● INSTRUCTIONS TO FOLLOW
Only one portion of the data is to be written out: from the line bearing "a21boi_0,25" through the line bearing "No activity file". Write it exactly as it appears.

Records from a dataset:
————

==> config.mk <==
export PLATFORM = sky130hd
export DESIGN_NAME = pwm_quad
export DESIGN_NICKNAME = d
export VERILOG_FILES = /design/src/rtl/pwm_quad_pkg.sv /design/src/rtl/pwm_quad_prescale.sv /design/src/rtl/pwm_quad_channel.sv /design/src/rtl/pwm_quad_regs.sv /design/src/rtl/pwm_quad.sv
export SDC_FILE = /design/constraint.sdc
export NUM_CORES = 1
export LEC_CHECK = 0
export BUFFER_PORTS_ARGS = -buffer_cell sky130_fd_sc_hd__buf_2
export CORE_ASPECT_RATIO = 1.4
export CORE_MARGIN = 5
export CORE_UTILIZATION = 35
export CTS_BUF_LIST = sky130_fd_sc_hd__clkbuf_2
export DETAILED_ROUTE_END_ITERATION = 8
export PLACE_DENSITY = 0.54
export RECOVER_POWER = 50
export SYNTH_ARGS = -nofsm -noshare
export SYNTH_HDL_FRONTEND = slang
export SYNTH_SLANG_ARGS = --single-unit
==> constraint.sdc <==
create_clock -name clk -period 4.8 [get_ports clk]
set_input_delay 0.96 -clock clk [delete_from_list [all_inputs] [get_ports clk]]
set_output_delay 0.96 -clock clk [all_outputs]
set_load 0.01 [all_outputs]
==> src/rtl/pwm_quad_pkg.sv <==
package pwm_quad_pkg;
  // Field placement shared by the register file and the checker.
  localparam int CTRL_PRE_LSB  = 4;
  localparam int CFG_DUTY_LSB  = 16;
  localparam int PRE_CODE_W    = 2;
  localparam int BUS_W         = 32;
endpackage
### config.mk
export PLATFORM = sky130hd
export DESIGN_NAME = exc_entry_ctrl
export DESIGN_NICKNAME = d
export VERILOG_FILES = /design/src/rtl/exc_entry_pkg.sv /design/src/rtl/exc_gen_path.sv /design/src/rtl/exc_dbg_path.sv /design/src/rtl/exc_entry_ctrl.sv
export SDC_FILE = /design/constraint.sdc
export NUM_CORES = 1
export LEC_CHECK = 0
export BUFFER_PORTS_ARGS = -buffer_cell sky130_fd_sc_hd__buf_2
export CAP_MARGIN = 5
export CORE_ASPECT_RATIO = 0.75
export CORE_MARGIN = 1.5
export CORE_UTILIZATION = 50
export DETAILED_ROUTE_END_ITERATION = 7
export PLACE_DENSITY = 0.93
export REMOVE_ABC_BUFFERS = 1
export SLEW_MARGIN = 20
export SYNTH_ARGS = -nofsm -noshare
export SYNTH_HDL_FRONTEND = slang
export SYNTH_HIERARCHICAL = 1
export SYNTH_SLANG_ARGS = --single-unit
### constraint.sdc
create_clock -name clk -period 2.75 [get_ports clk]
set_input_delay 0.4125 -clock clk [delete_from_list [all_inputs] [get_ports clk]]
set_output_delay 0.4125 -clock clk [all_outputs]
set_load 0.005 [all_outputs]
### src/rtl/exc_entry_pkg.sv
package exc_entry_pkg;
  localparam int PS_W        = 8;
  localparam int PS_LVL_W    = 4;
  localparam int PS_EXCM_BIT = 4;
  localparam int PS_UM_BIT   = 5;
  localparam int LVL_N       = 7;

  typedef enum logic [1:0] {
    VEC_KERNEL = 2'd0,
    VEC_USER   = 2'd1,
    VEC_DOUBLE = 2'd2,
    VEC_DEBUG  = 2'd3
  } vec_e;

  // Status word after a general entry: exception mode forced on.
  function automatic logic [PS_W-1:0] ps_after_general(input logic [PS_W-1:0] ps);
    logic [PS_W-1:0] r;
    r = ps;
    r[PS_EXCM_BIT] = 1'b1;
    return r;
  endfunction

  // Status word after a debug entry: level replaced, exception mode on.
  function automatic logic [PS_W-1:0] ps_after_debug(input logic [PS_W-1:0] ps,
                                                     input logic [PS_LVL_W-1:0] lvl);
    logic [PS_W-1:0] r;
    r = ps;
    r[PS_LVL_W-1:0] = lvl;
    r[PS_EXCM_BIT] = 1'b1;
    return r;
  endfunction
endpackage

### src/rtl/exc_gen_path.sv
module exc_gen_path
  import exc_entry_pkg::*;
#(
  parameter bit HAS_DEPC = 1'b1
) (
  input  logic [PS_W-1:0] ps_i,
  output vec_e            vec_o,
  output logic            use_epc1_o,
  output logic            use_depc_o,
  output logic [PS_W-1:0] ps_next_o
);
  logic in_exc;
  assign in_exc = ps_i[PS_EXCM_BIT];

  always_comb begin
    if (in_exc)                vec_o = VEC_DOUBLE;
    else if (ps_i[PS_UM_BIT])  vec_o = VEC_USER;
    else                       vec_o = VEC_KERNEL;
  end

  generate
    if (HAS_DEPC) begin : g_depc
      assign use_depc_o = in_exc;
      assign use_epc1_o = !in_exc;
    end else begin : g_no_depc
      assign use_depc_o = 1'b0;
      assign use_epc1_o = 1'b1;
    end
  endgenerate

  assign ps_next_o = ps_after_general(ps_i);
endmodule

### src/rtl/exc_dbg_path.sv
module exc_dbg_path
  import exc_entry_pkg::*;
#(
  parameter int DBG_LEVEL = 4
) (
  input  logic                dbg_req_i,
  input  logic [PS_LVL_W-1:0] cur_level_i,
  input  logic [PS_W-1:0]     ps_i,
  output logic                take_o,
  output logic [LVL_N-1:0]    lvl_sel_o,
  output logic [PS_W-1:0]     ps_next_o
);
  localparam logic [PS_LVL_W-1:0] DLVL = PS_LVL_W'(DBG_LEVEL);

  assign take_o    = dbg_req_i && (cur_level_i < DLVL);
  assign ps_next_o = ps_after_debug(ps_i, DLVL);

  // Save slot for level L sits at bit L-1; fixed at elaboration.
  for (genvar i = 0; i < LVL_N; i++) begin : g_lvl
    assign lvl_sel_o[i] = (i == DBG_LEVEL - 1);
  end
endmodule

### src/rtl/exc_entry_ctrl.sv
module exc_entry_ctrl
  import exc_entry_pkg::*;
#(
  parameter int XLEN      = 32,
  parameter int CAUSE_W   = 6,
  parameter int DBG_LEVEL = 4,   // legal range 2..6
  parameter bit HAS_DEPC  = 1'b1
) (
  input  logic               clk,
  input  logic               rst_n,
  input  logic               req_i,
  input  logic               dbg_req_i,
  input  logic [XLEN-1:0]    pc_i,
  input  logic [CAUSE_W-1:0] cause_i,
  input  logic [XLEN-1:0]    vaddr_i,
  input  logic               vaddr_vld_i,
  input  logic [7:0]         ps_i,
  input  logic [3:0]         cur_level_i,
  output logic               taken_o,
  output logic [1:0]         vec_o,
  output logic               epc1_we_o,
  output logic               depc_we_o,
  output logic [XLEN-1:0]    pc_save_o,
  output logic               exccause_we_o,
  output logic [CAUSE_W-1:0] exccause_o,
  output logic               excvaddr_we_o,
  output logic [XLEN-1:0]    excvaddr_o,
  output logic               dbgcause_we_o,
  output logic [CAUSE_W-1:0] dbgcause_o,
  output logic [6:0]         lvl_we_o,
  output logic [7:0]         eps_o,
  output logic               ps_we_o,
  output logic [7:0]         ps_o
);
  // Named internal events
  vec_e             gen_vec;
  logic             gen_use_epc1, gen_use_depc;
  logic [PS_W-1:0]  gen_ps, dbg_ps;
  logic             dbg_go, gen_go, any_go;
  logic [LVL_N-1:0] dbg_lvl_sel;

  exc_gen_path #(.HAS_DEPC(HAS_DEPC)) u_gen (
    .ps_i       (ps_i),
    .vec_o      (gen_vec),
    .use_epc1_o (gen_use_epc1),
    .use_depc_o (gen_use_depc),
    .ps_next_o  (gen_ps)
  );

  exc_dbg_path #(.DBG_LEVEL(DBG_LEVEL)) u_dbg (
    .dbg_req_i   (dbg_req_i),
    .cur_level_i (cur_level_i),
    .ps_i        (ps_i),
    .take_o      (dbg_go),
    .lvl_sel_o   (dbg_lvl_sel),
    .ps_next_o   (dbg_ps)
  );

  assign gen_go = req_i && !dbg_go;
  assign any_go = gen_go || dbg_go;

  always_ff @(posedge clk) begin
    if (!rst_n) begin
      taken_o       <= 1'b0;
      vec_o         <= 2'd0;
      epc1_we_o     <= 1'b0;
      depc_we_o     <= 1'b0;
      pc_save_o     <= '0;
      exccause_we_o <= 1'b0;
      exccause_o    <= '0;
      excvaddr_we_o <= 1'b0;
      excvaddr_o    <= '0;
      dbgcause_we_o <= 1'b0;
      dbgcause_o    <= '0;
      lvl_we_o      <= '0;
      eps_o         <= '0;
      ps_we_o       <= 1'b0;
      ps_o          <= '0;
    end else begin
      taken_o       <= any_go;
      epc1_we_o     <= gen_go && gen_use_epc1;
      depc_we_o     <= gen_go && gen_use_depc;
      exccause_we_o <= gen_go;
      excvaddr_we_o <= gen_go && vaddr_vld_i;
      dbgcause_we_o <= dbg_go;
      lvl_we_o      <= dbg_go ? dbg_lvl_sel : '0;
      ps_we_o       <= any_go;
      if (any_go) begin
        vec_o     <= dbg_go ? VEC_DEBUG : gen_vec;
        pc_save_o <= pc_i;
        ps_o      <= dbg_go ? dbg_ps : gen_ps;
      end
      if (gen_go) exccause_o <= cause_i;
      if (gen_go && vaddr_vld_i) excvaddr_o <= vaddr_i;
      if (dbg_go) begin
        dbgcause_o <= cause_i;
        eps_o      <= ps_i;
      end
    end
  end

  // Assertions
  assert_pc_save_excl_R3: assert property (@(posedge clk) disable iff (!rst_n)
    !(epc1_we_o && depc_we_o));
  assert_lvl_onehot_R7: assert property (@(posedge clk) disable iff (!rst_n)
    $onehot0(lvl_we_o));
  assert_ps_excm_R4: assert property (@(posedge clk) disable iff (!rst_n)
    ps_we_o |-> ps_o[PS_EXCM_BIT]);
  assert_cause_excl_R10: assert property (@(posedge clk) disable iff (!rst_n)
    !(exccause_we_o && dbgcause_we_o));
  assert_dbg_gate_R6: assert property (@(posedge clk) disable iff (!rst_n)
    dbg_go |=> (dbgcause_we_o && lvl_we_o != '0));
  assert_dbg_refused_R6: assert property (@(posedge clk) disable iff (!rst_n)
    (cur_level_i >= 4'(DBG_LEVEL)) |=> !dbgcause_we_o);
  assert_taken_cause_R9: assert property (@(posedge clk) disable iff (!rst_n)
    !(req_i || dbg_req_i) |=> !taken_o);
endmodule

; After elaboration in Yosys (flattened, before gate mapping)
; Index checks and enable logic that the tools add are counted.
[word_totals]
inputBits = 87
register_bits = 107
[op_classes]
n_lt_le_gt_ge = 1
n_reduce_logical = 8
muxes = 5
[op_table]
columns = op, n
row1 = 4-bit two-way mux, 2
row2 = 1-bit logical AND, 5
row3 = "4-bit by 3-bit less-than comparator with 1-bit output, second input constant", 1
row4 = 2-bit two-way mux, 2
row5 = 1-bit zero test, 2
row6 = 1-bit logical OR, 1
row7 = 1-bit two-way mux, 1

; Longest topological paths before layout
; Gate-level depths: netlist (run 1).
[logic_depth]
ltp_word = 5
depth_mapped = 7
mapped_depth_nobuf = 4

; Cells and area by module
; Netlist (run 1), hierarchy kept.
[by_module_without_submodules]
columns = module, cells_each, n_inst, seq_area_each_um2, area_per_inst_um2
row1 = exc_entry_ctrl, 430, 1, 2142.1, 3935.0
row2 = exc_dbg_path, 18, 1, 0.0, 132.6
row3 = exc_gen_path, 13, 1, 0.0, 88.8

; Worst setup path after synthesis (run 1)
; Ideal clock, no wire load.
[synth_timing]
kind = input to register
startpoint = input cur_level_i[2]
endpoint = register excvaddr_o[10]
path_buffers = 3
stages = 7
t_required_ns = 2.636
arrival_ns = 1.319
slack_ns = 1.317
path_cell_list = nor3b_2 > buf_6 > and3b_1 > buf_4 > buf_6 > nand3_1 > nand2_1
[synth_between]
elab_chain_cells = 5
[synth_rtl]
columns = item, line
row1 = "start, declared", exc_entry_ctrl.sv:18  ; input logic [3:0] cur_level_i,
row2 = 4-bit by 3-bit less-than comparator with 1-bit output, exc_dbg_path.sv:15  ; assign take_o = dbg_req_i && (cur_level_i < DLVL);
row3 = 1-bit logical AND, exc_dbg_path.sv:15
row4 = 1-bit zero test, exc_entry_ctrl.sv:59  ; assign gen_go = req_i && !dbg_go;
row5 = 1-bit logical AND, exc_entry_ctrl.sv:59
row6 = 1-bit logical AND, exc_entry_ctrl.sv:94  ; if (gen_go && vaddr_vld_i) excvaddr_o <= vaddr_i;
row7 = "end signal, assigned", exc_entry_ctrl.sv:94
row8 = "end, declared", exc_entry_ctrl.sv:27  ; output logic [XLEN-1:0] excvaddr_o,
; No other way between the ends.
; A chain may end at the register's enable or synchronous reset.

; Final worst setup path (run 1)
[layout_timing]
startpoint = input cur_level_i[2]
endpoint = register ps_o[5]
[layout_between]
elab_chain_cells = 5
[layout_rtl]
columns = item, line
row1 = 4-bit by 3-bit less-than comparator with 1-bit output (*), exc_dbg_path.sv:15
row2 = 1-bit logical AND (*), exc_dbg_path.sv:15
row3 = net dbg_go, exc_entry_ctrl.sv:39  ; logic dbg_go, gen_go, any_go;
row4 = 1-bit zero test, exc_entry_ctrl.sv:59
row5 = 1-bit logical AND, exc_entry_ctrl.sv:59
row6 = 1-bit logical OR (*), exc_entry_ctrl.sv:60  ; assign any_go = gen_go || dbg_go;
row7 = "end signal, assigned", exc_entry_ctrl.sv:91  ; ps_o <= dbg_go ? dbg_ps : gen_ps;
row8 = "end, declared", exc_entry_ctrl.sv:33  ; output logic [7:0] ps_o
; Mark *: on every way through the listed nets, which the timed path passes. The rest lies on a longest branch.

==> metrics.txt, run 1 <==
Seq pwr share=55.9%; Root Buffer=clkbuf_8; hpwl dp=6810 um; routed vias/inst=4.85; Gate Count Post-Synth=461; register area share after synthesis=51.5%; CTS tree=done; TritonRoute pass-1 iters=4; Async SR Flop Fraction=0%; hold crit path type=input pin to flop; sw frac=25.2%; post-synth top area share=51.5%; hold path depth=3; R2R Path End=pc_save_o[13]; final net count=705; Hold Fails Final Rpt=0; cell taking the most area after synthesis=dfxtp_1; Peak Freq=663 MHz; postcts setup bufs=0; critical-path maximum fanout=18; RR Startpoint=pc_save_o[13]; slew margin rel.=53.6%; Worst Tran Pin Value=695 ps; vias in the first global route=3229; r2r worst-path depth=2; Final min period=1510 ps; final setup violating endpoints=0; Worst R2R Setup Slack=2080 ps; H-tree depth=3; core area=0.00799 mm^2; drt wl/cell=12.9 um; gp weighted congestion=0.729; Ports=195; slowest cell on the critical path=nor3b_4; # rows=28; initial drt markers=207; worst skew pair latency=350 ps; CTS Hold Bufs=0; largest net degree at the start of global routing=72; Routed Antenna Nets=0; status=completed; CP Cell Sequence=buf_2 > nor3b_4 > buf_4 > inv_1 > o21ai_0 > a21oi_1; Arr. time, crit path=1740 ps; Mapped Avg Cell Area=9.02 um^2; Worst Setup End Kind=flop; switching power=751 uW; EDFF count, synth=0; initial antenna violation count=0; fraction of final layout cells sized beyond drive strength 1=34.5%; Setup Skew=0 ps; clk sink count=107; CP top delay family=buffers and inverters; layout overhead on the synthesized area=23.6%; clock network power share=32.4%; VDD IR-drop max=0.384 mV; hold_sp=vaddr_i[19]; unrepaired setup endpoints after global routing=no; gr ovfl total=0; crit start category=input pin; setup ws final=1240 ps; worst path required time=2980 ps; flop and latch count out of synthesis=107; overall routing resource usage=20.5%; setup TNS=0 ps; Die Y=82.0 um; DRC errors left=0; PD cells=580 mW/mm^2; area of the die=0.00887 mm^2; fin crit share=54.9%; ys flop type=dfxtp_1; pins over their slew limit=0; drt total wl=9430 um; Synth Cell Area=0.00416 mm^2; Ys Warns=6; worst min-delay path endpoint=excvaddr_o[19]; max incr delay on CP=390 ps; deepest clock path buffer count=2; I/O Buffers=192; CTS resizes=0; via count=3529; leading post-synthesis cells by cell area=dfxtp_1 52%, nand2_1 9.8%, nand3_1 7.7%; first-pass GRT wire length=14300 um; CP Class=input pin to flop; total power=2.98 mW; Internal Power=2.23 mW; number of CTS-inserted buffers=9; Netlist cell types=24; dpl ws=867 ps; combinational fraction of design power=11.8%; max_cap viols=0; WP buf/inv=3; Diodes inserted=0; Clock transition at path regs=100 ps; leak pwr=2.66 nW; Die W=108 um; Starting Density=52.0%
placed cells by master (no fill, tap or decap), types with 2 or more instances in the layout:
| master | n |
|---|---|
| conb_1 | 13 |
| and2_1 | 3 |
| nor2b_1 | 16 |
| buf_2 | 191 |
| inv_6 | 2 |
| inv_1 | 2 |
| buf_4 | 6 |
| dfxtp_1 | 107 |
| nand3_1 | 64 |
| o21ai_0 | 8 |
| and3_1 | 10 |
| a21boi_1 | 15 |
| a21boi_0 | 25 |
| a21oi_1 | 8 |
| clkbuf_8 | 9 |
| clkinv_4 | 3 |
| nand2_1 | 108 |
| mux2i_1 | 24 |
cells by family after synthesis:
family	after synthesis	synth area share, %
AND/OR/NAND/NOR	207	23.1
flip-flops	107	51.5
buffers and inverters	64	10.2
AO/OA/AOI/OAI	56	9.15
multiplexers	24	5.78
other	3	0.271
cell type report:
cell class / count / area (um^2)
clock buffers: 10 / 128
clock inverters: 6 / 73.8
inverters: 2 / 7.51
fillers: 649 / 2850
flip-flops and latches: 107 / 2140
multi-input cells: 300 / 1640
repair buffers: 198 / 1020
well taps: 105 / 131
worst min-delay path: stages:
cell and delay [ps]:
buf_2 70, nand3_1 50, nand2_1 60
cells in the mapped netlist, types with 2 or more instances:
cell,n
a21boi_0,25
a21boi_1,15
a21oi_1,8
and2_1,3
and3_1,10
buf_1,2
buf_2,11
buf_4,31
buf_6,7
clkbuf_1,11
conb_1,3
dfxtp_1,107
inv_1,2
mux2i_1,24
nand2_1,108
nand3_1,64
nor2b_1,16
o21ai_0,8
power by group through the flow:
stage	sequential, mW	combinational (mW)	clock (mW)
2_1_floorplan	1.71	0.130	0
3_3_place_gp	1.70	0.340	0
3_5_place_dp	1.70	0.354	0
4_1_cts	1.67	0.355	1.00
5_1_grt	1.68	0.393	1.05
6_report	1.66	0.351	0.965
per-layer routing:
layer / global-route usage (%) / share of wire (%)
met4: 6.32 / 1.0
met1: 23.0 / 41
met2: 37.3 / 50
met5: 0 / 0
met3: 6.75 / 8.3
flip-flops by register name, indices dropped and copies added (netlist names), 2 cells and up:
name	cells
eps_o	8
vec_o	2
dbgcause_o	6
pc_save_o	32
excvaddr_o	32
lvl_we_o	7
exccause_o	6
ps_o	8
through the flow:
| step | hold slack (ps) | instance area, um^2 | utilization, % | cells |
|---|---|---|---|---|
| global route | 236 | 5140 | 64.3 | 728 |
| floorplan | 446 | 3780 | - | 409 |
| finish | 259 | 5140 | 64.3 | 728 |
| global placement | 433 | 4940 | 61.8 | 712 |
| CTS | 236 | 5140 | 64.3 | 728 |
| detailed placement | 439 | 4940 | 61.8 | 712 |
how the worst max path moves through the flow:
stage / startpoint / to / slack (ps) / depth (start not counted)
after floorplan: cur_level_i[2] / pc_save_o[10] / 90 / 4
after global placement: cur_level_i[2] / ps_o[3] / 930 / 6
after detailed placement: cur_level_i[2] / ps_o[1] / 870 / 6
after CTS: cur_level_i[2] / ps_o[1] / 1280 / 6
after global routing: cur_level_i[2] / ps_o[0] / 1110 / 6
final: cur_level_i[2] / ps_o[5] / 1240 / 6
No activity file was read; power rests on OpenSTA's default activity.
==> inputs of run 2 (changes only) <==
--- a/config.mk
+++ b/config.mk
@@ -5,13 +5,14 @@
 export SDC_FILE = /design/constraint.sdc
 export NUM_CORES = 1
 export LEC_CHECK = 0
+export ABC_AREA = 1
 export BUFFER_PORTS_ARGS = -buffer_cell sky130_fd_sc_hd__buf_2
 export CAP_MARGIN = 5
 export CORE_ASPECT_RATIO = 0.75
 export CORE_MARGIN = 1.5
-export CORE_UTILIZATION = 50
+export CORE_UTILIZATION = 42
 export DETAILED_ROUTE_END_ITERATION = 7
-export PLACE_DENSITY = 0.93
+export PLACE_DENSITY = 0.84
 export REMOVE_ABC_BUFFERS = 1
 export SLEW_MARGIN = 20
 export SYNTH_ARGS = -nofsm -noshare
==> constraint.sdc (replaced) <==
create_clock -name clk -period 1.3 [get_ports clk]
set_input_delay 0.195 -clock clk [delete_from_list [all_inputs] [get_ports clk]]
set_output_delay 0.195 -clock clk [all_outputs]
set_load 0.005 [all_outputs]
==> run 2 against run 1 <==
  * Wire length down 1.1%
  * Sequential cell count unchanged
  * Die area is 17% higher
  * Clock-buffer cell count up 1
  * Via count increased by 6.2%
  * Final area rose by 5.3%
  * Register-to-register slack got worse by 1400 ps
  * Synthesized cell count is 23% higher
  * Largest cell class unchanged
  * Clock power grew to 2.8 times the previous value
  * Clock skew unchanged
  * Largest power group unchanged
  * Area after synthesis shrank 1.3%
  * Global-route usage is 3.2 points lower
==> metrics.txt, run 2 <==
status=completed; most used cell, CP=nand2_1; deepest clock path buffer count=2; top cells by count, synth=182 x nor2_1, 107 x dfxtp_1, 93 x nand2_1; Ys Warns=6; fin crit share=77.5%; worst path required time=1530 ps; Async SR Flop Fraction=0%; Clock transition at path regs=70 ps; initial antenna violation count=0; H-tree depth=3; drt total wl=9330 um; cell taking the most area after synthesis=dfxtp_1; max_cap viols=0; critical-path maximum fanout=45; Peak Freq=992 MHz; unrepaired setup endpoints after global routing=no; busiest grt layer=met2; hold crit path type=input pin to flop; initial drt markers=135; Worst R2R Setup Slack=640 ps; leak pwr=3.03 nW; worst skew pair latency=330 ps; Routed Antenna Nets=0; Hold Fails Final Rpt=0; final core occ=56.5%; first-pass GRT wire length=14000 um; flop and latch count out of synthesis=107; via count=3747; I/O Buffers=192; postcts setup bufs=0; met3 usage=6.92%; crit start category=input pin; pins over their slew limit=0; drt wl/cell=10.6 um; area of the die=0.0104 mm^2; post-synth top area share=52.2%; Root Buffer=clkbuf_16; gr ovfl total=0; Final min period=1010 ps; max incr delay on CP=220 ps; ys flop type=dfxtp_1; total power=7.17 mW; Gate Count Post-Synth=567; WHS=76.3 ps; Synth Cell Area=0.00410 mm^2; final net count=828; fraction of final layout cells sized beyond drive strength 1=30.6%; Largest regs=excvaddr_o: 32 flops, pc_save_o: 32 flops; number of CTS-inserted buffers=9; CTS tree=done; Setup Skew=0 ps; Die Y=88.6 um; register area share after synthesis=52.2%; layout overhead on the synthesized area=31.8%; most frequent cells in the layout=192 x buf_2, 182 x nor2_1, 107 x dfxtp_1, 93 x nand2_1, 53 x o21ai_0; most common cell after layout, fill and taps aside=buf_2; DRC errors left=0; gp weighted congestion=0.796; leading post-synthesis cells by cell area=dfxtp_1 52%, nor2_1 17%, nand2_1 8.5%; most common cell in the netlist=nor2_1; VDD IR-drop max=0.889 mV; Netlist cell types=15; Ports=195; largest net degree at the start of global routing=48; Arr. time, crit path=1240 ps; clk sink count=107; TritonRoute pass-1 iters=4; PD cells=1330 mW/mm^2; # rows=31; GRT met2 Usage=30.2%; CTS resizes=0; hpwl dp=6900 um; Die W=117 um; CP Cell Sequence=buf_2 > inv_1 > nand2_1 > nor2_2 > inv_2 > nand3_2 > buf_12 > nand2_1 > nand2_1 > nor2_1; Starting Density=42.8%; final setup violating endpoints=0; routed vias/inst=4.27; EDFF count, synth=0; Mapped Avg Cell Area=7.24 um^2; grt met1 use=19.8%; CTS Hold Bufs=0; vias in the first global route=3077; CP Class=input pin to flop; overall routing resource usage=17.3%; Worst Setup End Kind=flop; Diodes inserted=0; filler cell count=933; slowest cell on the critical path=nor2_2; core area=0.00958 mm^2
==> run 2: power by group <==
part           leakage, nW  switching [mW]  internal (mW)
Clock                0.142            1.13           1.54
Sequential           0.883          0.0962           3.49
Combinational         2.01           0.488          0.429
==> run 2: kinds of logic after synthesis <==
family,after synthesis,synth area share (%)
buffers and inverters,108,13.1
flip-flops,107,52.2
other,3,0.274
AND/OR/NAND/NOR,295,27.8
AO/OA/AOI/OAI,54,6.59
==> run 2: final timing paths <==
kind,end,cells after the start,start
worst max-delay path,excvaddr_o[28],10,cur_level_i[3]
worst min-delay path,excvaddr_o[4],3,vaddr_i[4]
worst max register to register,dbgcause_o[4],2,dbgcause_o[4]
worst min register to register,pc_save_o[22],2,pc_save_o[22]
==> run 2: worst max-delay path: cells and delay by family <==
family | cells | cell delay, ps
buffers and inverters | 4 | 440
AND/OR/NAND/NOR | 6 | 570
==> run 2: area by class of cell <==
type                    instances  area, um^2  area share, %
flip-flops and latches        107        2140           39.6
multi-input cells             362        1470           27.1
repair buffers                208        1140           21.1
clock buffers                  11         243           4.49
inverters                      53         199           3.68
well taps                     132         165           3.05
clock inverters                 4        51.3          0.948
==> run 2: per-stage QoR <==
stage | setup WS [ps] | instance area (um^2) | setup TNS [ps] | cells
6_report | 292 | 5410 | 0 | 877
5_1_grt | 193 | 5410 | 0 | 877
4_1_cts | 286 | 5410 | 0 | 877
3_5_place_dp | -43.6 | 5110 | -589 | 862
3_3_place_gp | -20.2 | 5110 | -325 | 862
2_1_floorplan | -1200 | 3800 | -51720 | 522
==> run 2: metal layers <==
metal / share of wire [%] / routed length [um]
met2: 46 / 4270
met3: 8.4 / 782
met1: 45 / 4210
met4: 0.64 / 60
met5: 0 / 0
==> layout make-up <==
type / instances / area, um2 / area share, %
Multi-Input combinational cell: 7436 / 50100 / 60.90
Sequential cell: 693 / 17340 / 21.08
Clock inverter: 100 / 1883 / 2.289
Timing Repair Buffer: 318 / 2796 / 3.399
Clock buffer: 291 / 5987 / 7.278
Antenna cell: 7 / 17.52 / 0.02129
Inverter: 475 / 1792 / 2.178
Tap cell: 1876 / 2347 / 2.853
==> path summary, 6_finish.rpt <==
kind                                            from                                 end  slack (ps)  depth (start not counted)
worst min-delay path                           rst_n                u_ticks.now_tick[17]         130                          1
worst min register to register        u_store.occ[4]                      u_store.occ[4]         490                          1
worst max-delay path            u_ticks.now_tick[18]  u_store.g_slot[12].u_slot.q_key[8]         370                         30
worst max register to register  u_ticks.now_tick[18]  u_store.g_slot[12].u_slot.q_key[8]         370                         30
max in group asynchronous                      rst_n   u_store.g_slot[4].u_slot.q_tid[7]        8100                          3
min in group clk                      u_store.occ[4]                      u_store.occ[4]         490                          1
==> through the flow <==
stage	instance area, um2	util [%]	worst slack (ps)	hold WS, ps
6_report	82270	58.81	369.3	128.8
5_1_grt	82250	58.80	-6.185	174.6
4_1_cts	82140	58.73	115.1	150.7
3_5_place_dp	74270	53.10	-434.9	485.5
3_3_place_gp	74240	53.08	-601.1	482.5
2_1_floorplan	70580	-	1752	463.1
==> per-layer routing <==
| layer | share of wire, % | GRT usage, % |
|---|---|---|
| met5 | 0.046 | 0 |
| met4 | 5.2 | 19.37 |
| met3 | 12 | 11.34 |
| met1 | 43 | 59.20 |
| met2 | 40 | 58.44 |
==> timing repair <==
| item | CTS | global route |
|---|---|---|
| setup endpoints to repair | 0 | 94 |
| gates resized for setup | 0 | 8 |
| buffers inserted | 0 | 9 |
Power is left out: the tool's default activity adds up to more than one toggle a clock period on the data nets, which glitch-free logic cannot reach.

————

● TASK RESPONSE
a21boi_0,25
a21boi_1,15
a21oi_1,8
and2_1,3
and3_1,10
buf_1,2
buf_2,11
buf_4,31
buf_6,7
clkbuf_1,11
conb_1,3
dfxtp_1,107
inv_1,2
mux2i_1,24
nand2_1,108
nand3_1,64
nor2b_1,16
o21ai_0,8
power by group through the flow:
stage	sequential, mW	combinational (mW)	clock (mW)
2_1_floorplan	1.71	0.130	0
3_3_place_gp	1.70	0.340	0
3_5_place_dp	1.70	0.354	0
4_1_cts	1.67	0.355	1.00
5_1_grt	1.68	0.393	1.05
6_report	1.66	0.351	0.965
per-layer routing:
layer / global-route usage (%) / share of wire (%)
met4: 6.32 / 1.0
met1: 23.0 / 41
met2: 37.3 / 50
met5: 0 / 0
met3: 6.75 / 8.3
flip-flops by register name, indices dropped and copies added (netlist names), 2 cells and up:
name	cells
eps_o	8
vec_o	2
dbgcause_o	6
pc_save_o	32
excvaddr_o	32
lvl_we_o	7
exccause_o	6
ps_o	8
through the flow:
| step | hold slack (ps) | instance area, um^2 | utilization, % | cells |
|---|---|---|---|---|
| global route | 236 | 5140 | 64.3 | 728 |
| floorplan | 446 | 3780 | - | 409 |
| finish | 259 | 5140 | 64.3 | 728 |
| global placement | 433 | 4940 | 61.8 | 712 |
| CTS | 236 | 5140 | 64.3 | 728 |
| detailed placement | 439 | 4940 | 61.8 | 712 |
how the worst max path moves through the flow:
stage / startpoint / to / slack (ps) / depth (start not counted)
after floorplan: cur_level_i[2] / pc_save_o[10] / 90 / 4
after global placement: cur_level_i[2] / ps_o[3] / 930 / 6
after detailed placement: cur_level_i[2] / ps_o[1] / 870 / 6
after CTS: cur_level_i[2] / ps_o[1] / 1280 / 6
after global routing: cur_level_i[2] / ps_o[0] / 1110 / 6
final: cur_level_i[2] / ps_o[5] / 1240 / 6
No activity file was read; power rests on OpenSTA's default activity.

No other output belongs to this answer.